From the entries below, reproduce exactly the line containing "export IMPL_cap_violations=0", the line containing "export IMPL_design_core_area_sq_um=70300", and every line in between, with nothing added.

Source records –
━━━━━━━━━━━━━━━━━━━━━━━━━━━━━━
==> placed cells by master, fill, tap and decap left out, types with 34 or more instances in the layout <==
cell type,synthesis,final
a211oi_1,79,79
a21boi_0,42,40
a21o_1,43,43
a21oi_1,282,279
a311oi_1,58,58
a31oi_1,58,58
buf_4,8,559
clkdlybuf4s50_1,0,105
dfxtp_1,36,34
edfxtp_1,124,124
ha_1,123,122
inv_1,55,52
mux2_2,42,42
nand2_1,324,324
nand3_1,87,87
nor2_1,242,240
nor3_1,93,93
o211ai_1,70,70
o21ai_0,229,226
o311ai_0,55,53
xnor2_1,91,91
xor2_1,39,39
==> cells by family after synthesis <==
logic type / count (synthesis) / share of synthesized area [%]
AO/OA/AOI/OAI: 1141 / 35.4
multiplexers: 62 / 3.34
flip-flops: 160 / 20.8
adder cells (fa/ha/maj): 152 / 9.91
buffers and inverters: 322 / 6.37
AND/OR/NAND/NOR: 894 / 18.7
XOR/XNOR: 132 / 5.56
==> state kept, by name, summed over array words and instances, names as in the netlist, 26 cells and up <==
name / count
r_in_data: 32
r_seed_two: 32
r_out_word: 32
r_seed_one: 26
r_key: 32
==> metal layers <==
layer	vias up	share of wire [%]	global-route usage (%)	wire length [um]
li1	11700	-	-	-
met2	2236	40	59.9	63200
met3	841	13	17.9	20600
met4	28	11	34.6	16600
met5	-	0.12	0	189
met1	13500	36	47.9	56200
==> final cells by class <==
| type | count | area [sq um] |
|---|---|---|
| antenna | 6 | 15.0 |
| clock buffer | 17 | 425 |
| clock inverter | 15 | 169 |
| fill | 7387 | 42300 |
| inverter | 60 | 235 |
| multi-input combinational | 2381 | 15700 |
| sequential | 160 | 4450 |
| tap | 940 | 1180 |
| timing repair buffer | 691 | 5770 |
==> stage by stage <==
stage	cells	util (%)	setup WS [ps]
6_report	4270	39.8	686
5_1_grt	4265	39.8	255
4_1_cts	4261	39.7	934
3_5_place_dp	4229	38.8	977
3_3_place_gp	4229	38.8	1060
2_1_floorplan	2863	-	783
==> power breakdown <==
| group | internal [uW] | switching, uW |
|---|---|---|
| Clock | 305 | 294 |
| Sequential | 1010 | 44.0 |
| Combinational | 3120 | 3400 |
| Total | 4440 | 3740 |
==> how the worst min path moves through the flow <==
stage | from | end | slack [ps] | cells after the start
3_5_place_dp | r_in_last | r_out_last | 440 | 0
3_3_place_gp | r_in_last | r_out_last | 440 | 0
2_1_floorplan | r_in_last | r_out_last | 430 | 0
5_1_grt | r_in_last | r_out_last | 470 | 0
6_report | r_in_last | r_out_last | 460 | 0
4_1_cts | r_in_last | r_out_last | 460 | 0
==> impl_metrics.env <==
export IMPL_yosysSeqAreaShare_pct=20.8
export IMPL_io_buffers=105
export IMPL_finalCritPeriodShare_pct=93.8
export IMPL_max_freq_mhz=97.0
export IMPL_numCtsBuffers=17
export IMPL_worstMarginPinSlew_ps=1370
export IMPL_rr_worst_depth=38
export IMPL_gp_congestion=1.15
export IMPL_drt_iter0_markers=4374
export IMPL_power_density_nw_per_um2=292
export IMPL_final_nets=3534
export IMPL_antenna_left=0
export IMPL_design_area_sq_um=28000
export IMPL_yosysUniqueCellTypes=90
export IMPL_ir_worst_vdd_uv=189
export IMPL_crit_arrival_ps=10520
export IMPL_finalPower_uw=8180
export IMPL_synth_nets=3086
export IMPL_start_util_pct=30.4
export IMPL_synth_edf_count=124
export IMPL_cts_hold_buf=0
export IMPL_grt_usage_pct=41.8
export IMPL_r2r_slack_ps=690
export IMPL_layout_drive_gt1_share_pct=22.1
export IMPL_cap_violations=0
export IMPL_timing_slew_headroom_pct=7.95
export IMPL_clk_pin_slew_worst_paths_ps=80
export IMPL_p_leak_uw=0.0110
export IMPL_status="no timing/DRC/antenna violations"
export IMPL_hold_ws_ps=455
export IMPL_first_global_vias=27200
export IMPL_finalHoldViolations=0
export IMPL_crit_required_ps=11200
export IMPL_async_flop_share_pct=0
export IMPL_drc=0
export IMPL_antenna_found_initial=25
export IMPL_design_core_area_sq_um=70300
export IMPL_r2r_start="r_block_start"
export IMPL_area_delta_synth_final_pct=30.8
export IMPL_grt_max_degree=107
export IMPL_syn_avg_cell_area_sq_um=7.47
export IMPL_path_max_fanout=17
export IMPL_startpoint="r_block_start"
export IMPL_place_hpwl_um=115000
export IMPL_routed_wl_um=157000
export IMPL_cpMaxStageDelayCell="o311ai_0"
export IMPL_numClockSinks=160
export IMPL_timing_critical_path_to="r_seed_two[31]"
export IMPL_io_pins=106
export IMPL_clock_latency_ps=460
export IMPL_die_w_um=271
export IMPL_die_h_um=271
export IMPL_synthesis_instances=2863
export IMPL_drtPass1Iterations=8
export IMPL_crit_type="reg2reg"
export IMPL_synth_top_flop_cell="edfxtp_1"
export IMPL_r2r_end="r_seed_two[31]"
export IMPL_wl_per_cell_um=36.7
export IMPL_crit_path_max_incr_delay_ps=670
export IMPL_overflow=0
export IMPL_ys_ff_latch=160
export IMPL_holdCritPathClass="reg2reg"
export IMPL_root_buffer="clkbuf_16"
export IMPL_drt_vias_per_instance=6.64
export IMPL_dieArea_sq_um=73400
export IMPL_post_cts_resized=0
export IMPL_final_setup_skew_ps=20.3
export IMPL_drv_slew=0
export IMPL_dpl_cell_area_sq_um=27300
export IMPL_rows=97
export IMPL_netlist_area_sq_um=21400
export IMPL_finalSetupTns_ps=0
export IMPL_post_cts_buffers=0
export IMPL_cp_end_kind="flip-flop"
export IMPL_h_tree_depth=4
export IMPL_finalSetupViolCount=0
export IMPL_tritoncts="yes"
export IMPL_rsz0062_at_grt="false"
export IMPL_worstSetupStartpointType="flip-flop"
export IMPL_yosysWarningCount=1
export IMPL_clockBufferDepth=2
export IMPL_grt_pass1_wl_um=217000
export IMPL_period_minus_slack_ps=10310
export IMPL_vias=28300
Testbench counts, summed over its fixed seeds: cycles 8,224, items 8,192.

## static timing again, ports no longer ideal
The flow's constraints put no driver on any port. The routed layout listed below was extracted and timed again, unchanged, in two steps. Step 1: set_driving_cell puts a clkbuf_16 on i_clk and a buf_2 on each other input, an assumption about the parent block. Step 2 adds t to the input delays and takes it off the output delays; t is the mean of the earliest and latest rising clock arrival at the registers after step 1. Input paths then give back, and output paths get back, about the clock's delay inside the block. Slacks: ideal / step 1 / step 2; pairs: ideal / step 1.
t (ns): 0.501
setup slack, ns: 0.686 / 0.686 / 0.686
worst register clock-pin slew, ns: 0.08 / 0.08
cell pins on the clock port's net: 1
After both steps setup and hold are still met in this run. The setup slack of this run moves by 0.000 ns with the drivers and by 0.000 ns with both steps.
━━━━━━━━━━━━━━━━━━━━━━━━━━━━━━
RESULT FOR THIS TASK –
export IMPL_cap_violations=0
export IMPL_timing_slew_headroom_pct=7.95
export IMPL_clk_pin_slew_worst_paths_ps=80
export IMPL_p_leak_uw=0.0110
export IMPL_status="no timing/DRC/antenna violations"
export IMPL_hold_ws_ps=455
export IMPL_first_global_vias=27200
export IMPL_finalHoldViolations=0
export IMPL_crit_required_ps=11200
export IMPL_async_flop_share_pct=0
export IMPL_drc=0
export IMPL_antenna_found_initial=25
export IMPL_design_core_area_sq_um=70300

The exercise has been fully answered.